Ja bym mu taki sajgon zrobiła ze Czarnobyl przy tym to pikuś: -) najpierw Cie namawia na drugie dziecko potem mowi ze musisz do pracy wrocic w 7 mies ciazy wiesz co ja bym raz faktycznie nic nie robila w domu jak na księżniczkę przystało niech zadzwoni po złotoustą mamusie i niech ona mu ogarnia obiady itd... Powiem Ci wiecej ja nie robie nic w domu faktycznie bo muszę lezec w.ciazy no pranie czy obiad ok ale jakies sprzatanie odkurzanie itd zakaz i moj maz w życiu by mi nie powiedzial ze ja nic nie robie jak on pracuje...
 
@perditta aż mnie zatkało jak przeczytałam Twój post i do tej pory zbieram szczene z podłogi. Czy Twój mąż ma świadomość że nikt ciężarnej w 7 miesiącu nie zatrudni? Poza tym jak nie daj boze dojdzie do przedwczesnego porodu to jeszcze powie że to Twoja wina bo mogłaś znaleźć taką pracę w której będziesz siedziała i nic nie robiła. A co zrobicie z dzieckiem rocznym? ja po pierwsze pogadalabym bym z nim skąd taka zmiana i skąd wziął pomysł żeby wysłać Cie do pracy (nadal nie mogę uwierzyć że coś takiego powiedział) po drugie faktycznie leżałabym jak księżniczka tylko dzieckiem się zajęła ale dla niego nic bym nie robiła może wtedy by orzeźwiał jakby zobaczył puste gary, bałagan i brudne swoje pranie. Na koniec bym mu dogadała żeby posprzątał ugotował zają się dzieckiem a Ty powiedz ze idziesz szukać pracy i wyjdź z domu i idź do kosmetyczki czy gdzieś się odstresować.

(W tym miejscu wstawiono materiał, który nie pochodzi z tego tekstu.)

$ cat src/rtl/pcs_pkg.sv
// Package for the point cluster statistics block: defaults, codes and types
package pcs_pkg;

    localparam int MAX_POINTS_DEF  = 64;
    localparam int COORD_WIDTH_DEF = 16;
    localparam int FIELD_W         = 16;
    localparam int ID_W            = 16;
    localparam int STATUS_W        = 2;

    localparam logic [STATUS_W-1:0] STATUS_OK       = 2'd0;
    localparam logic [STATUS_W-1:0] STATUS_SINGLE   = 2'd1;
    localparam logic [STATUS_W-1:0] STATUS_OVERFLOW = 2'd2;

    typedef enum logic [3:0] {
        S_IDLE,
        S_START,
        S_RD_I,
        S_LD_I,
        S_RD_J,
        S_LD_J,
        S_SQX,
        S_SQY,
        S_SQSUM,
        S_ROOT,
        S_NEXT,
        S_PAIRS,
        S_DIV_LD,
        S_DIV,
        S_DIV_ST,
        S_OUT
    } pcs_state_t;

    typedef enum logic [2:0] {
        DIV_MAG,
        DIV_AZI,
        DIV_X,
        DIV_Y,
        DIV_DIST
    } pcs_div_sel_t;

endpackage
### src/rtl/core/act_pkg.sv
// Shared types, widths and codes of the access code table.
// No dependencies; used by the top level and by its checker.
package act_pkg;

  localparam int TABLE_DEPTH_DEF = 32;
  localparam int VALUE_CHARS_DEF = 16;

  localparam int FUNC_W   = 2;
  localparam int TYPE_W   = 8;
  localparam int WORD_W   = 64;
  localparam int KB_W     = 2;
  localparam int RELAY_W  = 2;
  localparam int STATUS_W = 3;
  localparam int TOTAL_W  = 6;

  // Characters held in the two value words, one byte each.
  localparam int VALUE_BYTES = 2 * WORD_W / 8;
  localparam int VALUE_W     = 2 * WORD_W;

  localparam logic [FUNC_W-1:0] FUNC_LOOKUP = 2'd0;
  localparam logic [FUNC_W-1:0] FUNC_ADD    = 2'd1;
  localparam logic [FUNC_W-1:0] FUNC_CLEAR  = 2'd2;

  localparam logic [STATUS_W-1:0] ST_OK           = 3'd0;
  localparam logic [STATUS_W-1:0] ST_FULL         = 3'd1;
  localparam logic [STATUS_W-1:0] ST_BAD_KEYBOARD = 3'd2;
  localparam logic [STATUS_W-1:0] ST_BAD_RELAY    = 3'd3;
  localparam logic [STATUS_W-1:0] ST_EMPTY        = 3'd4;
  localparam logic [STATUS_W-1:0] ST_DUPLICATE    = 3'd5;

  localparam logic [KB_W-1:0]    KB_ANY    = 2'd0;
  localparam logic [KB_W-1:0]    KB_MAX    = 2'd2;
  localparam logic [RELAY_W-1:0] RELAY_ONE = 2'd1;
  localparam logic [RELAY_W-1:0] RELAY_TWO = 2'd2;
  localparam logic [RELAY_W-1:0] RELAY_NONE = 2'd0;

  // One table row as stored in the entry memory.
  typedef struct packed {
    logic [TYPE_W-1:0]  type_code;
    logic [VALUE_W-1:0] value;
    logic [KB_W-1:0]    keyboard;
    logic [RELAY_W-1:0] relay;
  } entry_t;

endpackage
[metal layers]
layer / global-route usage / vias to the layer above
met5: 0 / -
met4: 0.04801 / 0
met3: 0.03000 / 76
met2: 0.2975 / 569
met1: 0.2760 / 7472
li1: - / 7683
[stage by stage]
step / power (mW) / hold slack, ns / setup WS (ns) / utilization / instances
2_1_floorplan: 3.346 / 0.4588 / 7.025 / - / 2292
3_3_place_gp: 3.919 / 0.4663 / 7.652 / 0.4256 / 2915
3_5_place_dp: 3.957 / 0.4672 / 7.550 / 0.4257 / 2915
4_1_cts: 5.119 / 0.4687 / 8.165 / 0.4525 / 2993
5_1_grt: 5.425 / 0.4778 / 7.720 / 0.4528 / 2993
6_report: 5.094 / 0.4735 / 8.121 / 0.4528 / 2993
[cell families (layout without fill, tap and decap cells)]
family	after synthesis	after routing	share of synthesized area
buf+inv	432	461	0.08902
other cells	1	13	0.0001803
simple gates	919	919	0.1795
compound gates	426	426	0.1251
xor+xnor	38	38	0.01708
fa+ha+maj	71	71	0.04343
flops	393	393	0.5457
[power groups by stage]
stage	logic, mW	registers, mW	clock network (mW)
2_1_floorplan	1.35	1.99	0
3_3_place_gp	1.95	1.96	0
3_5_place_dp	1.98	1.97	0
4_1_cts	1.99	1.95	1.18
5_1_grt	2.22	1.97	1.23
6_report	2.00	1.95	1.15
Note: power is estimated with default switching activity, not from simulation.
**src/hw/rtl/esd_pkg.sv**
```systemverilog
// shared types and constants for the electron stopping drag block
`timescale 1ns / 1ps

package esd_pkg;

    localparam int COEFS_PER_TYPE = 5;

    // opcodes of an input beat
    localparam logic [1:0] OPC_LOAD = 2'd0;
    localparam logic [1:0] OPC_ATOM = 2'd1;
    localparam logic [1:0] OPC_STEP = 2'd2;

    // coefficient slots of one type
    localparam int CSEL_VMIN  = 0;
    localparam int CSEL_VMAX  = 1;
    localparam int CSEL_RSPAN = 2;
    localparam int CSEL_DRAG1 = 3;
    localparam int CSEL_DRAG2 = 4;

    localparam logic [62:0] MAX63 = {63{1'b1}};
    localparam logic signed [63:0] SMAX64 = {1'b0, {63{1'b1}}};
    localparam logic signed [63:0] SMIN64 = {1'b1, {63{1'b0}}};
    localparam logic [16:0] FRAC_ONE = 17'h10000;

    typedef enum logic [4:0] {
        ST_IDLE, ST_DECODE, ST_RDC, ST_VV_M, ST_VV_W, ST_CHECK, ST_FR_M, ST_FR_W,
        ST_G_M, ST_G_W, ST_R_M, ST_R_W, ST_D_M, ST_D_W, ST_FO, ST_DSQ_M, ST_DSQ_W,
        ST_SV, ST_SV_W, ST_SD, ST_SD_W, ST_P_M, ST_P_W, ST_EMIT_A,
        ST_A_M, ST_A_W, ST_L_M, ST_L_W, ST_EMIT_S
    } t_state;

    typedef enum logic [4:0] {
        CMD_NOP, CMD_WRCOEF, CMD_RDC,
        CMD_MUL_VSQ, CMD_MUL_FR, CMD_MUL_G, CMD_MUL_RAMP, CMD_MUL_D, CMD_MUL_DSQ,
        CMD_MUL_PWR, CMD_MUL_A, CMD_MUL_LOSS,
        CMD_ACC_VV, CMD_SET_FR, CMD_SET_G, CMD_SET_GR, CMD_SET_D, CMD_SET_FO,
        CMD_ACC_SQ, CMD_ACC_PWR, CMD_SET_A, CMD_ACC_LOSS,
        CMD_SQRT_V, CMD_SQRT_D, CMD_SET_SV, CMD_SET_SD,
        CMD_EMIT_ATOM, CMD_EMIT_STEP
    } t_cmd_op;

    typedef struct packed {
        t_cmd_op    op;
        logic [2:0] idx;
    } t_cmd;

    typedef struct packed {
        logic [1:0] op;
        logic       type_ok;
        logic       active;
        logic       ramp;
        logic       mul_done;
        logic       sqrt_done;
    } t_dp_status;

    typedef struct packed {
        logic               kind;
        logic signed [31:0] fx;
        logic signed [31:0] fy;
        logic signed [31:0] fz;
        logic               active;
        logic [62:0]        power;
        logic signed [63:0] loss;
    } t_result;

endpackage

```
**src/hw/rtl/esd_ctrl.sv**
```systemverilog
// controller state machine that sequences the datapath
`timescale 1ns / 1ps

module esd_ctrl import esd_pkg::*; (
    input  logic       i_clk,
    input  logic       i_rst_n,
    input  logic       i_in_valid,
    input  logic       i_out_free,
    input  t_dp_status i_status,
    output logic       o_in_stall,
    output logic       o_capture,
    output logic       o_out_load,
    output t_cmd       o_cmd
);

    t_state     r_state, n_state;
    logic [2:0] r_idx, n_idx;

    always_ff @(posedge i_clk) begin
        if (!i_rst_n) begin
            r_state <= ST_IDLE;
            r_idx   <= '0;
        end else begin
            r_state <= n_state;
            r_idx   <= n_idx;
        end
    end

    always_comb begin
        n_state    = r_state;
        n_idx      = r_idx;
        o_cmd.op   = CMD_NOP;
        o_cmd.idx  = r_idx;
        o_capture  = 1'b0;
        o_out_load = 1'b0;
        o_in_stall = (r_state != ST_IDLE);
        unique case (r_state)
            ST_IDLE: begin
                if (i_in_valid) begin
                    o_capture = 1'b1;
                    n_state   = ST_DECODE;
                end
            end
            ST_DECODE: begin
                n_idx = '0;
                unique case (i_status.op)
                    OPC_LOAD: begin
                        o_cmd.op = CMD_WRCOEF;
                        n_state  = ST_IDLE;
                    end
                    OPC_ATOM: n_state = i_status.type_ok ? ST_RDC : ST_EMIT_A;
                    OPC_STEP: n_state = ST_A_M;
                    default:  n_state = ST_IDLE;
                endcase
            end
            ST_RDC: begin
                o_cmd.op = CMD_RDC;
                if (32'(r_idx) == COEFS_PER_TYPE) begin
                    n_idx   = '0;
                    n_state = ST_VV_M;
                end else begin
                    n_idx = r_idx + 3'd1;
                end
            end
            ST_VV_M: begin
                o_cmd.op = CMD_MUL_VSQ;
                n_state  = ST_VV_W;
            end
            ST_VV_W: begin
                if (i_status.mul_done) begin
                    o_cmd.op = CMD_ACC_VV;
                    if (r_idx == 3'd2) begin
                        n_idx   = '0;
                        n_state = ST_CHECK;
                    end else begin
                        n_idx   = r_idx + 3'd1;
                        n_state = ST_VV_M;
                    end
                end
            end
            ST_CHECK: begin
                if (!i_status.active) begin
                    n_state = ST_EMIT_A;
                end else if (i_status.ramp) begin
                    n_state = ST_FR_M;
                end else begin
                    n_state = ST_G_M;
                end
            end
            ST_FR_M: begin
                o_cmd.op = CMD_MUL_FR;
                n_state  = ST_FR_W;
            end
            ST_FR_W: begin
                if (i_status.mul_done) begin
                    o_cmd.op = CMD_SET_FR;
                    n_state  = ST_G_M;
                end
            end
            ST_G_M: begin
                o_cmd.op = CMD_MUL_G;
                n_state  = ST_G_W;
            end
            ST_G_W: begin
                if (i_status.mul_done) begin
                    o_cmd.op = CMD_SET_G;
                    n_state  = i_status.ramp ? ST_R_M : ST_D_M;
                end
            end
            ST_R_M: begin
                o_cmd.op = CMD_MUL_RAMP;
                n_state  = ST_R_W;
            end
            ST_R_W: begin
                if (i_status.mul_done) begin
                    o_cmd.op = CMD_SET_GR;
                    n_state  = ST_D_M;
                end
            end
            ST_D_M: begin
                o_cmd.op = CMD_MUL_D;
                n_state  = ST_D_W;
            end
            ST_D_W: begin
                if (i_status.mul_done) begin
                    o_cmd.op = CMD_SET_D;
                    n_state  = ST_FO;
                end
            end
            ST_FO: begin
                o_cmd.op = CMD_SET_FO;
                n_state  = ST_DSQ_M;
            end
            ST_DSQ_M: begin
                o_cmd.op = CMD_MUL_DSQ;
                n_state  = ST_DSQ_W;
            end
            ST_DSQ_W: begin
                if (i_status.mul_done) begin
                    o_cmd.op = CMD_ACC_SQ;
                    if (r_idx == 3'd2) begin
                        n_idx   = '0;
                        n_state = ST_SV;
                    end else begin
                        n_idx   = r_idx + 3'd1;
                        n_state = ST_G_M;
                    end
                end
            end
            ST_SV: begin
                o_cmd.op = CMD_SQRT_V;
                n_state  = ST_SV_W;
            end
            ST_SV_W: begin
                if (i_status.sqrt_done) begin
                    o_cmd.op = CMD_SET_SV;
                    n_state  = ST_SD;
                end
            end
            ST_SD: begin
                o_cmd.op = CMD_SQRT_D;
                n_state  = ST_SD_W;
            end
            ST_SD_W: begin
                if (i_status.sqrt_done) begin
                    o_cmd.op = CMD_SET_SD;
                    n_state  = ST_P_M;
                end
            end
            ST_P_M: begin
                o_cmd.op = CMD_MUL_PWR;
                n_state  = ST_P_W;
            end
            ST_P_W: begin
                if (i_status.mul_done) begin
                    o_cmd.op = CMD_ACC_PWR;
                    n_state  = ST_EMIT_A;
                end
            end
            ST_EMIT_A: begin
                if (i_out_free) begin
                    o_cmd.op   = CMD_EMIT_ATOM;
                    o_out_load = 1'b1;
                    n_state    = ST_IDLE;
                end
            end
            ST_A_M: begin
                o_cmd.op = CMD_MUL_A;
                n_state  = ST_A_W;
            end
            ST_A_W: begin
                if (i_status.mul_done) begin
                    o_cmd.op = CMD_SET_A;
                    n_state  = ST_L_M;
                end
            end
            ST_L_M: begin
                o_cmd.op = CMD_MUL_LOSS;
                n_state  = ST_L_W;
            end
            ST_L_W: begin
                if (i_status.mul_done) begin
                    o_cmd.op = CMD_ACC_LOSS;
                    n_state  = ST_EMIT_S;
                end
            end
            ST_EMIT_S: begin
                if (i_out_free) begin
                    o_cmd.op   = CMD_EMIT_STEP;
                    o_out_load = 1'b1;
                    n_state    = ST_IDLE;
                end
            end
            default: n_state = ST_IDLE;
        endcase
    end

endmodule

```
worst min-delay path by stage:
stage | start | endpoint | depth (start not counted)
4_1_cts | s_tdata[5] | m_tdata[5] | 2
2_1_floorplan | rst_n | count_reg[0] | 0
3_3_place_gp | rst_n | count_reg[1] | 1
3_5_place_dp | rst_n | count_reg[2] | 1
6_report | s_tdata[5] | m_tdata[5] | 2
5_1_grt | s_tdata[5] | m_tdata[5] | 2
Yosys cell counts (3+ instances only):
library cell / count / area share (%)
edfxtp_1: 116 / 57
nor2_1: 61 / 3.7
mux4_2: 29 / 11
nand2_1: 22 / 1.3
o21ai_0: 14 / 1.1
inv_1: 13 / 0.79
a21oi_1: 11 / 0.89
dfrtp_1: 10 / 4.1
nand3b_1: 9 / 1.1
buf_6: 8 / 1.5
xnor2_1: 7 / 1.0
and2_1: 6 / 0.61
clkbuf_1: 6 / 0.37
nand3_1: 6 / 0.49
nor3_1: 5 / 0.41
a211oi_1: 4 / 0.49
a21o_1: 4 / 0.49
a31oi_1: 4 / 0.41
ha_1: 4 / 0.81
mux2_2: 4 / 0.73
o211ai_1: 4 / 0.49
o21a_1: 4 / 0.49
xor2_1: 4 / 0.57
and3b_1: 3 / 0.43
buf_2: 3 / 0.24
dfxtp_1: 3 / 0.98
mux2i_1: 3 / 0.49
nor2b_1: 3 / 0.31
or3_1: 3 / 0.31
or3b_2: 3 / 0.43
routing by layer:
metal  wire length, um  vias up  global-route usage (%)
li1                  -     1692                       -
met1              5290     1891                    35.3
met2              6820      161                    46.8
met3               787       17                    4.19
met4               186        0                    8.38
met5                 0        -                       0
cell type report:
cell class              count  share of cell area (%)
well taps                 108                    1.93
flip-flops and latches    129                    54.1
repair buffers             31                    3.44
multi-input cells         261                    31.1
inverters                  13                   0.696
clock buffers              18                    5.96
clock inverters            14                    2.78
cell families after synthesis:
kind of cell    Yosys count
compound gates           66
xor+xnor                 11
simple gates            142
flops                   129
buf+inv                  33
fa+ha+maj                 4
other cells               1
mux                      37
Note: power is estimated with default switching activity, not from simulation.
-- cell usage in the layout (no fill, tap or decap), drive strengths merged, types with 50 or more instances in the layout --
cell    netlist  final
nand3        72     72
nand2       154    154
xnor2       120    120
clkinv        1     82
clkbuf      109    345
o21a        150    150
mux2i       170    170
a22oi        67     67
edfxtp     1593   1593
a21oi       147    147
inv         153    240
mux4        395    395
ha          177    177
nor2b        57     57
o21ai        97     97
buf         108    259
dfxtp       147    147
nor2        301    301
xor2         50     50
File: config.mk
export PLATFORM = sky130hd
export DESIGN_NAME = arb_ctrl
export DESIGN_NICKNAME = d
export VERILOG_FILES = /design/src/rtl/arb_pkg.sv /design/src/rtl/arb_ctrl.sv
export SDC_FILE = /design/constraint.sdc
export NUM_CORES = 1
export LEC_CHECK = 0
export BUFFER_PORTS_ARGS = -buffer_cell sky130_fd_sc_hd__buf_2
export CORE_AREA = 2 2 39 41
export CTS_CLUSTER_DIAMETER = 150
export DETAILED_ROUTE_END_ITERATION = 6
export DIE_AREA = 0 0 41 43
export PLACE_DENSITY = 0.36
export SYNTH_ARGS = -nofsm -noshare
export SYNTH_HDL_FRONTEND = slang
export SYNTH_SLANG_ARGS = --single-unit
export TNS_END_PERCENT = 20
File: constraint.sdc
create_clock -name clock -period 2.6 [get_ports clock]
set_input_delay 0.26 -clock clock [delete_from_list [all_inputs] [get_ports clock]]
set_output_delay 0.26 -clock clock [all_outputs]
set_load 0.005 [all_outputs]
File: src/rtl/arb_pkg.sv
// Shared types and constants for the audio ring buffer with newest-sample reads.
package arb_pkg;

   // Store geometry. DEPTH must be a power of two so the pointers wrap by overflow.
   localparam int DEPTH    = 4096;
   localparam int AW       = $clog2(DEPTH);
   localparam int CW       = AW + 1;
   localparam int MAX_READ = 64;
   localparam int NW       = $clog2(MAX_READ + 1);

   // Operation codes carried in the request.
   localparam logic OP_WRITE = 1'b0;
   localparam logic OP_READ  = 1'b1;

   typedef struct packed {
      logic               operation;
      logic signed [15:0] sample_in;
      logic               block_start;
      logic [6:0]         max_count;
   } req_type;

   typedef struct packed {
      logic signed [15:0] sample_out;
      logic               sample_valid;
      logic               last_of_read;
   } rsp_type;

   // Controller to datapath commands.
   typedef struct packed {
      logic write_en;
      logic load_read;
      logic rd_issue;
      logic emit_empty;
   } cmd_type;

   // Datapath to controller status.
   typedef struct packed {
      logic want_zero;
      logic fill_zero;
      logic last_issue;
      logic out_free;
   } sts_type;

endpackage
## config.mk

```make
export PLATFORM = sky130hd
export DESIGN_NAME = cbor_item_head_encoder_unit
export DESIGN_NICKNAME = d
export VERILOG_FILES = /design/src/cih_pkg.sv /design/src/cih_decode.sv /design/src/cih_pack.sv /design/src/cih_serial.sv /design/src/cbor_item_head_encoder_unit.sv
export SDC_FILE = /design/constraint.sdc
export NUM_CORES = 1
export LEC_CHECK = 0
export BUFFER_PORTS_ARGS = -buffer_cell sky130_fd_sc_hd__buf_2
export CELL_PAD_IN_SITES_DETAIL_PLACEMENT = 1
export CELL_PAD_IN_SITES_GLOBAL_PLACEMENT = 2
export CORE_UTILIZATION = 25
export CTS_CLUSTER_SIZE = 20
export DETAILED_ROUTE_END_ITERATION = 6
export PLACE_DENSITY = 0.61
export SYNTH_ARGS = -nofsm -noshare
export SYNTH_HDL_FRONTEND = slang
export SYNTH_HIERARCHICAL = 1
export SYNTH_SLANG_ARGS = --single-unit
```

## constraint.sdc

```tcl
create_clock -name clk -period 2.5 [get_ports clk]
set_input_delay 0.25 -clock clk [delete_from_list [all_inputs] [get_ports clk]]
set_output_delay 0.25 -clock clk [all_outputs]
set_load 0.02 [all_outputs]
```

Napisane na D5803 w aplikacji Forum BabyBoom
 
A powiedzialas mu żeby sie klepnął w lep. I skąd mu to do glowy przyszlo???? I jakby nie wiedzial to również przez niego łazisz z brzuchem siedzisz w domu i niańczysz dziecko Przeciez masz wyższe aspiracje niz bycie matka zona i kochanka i siedzeniu w czterech ścianach nie masz kontaktu z ludźmi i wogole to nie jest szczyt twoich marzen i ze to w sumie to poświęciłaś sie żeby stworzyć rodzinę. No tak starsze pokolenie wciaz jest przekonania ze praca w domu to nie praca bo przeciez dom sam sie sprzata obiad sam sie gotuje pranie pierze itd dziecko samo sie wychowuje w ogóle siedzi grzecznie w kąciku..a my tylko leżymy pilujemy paznokcie i czytamy książki albo gazety..wrrr.. a teściami sie nie przejmuj ich czasem trzeba poprostu tolerować jak element przyrody..
 
reklama
Dziewczyny ale autorka napisała o powrocie do pracy, a nie o szukaniu pracy. To chyba dwie różne sprawy. Niemniej jednak, w 7 miesiącu... Akurat teraz wypominać jej to, że nie pracuje. No porażka.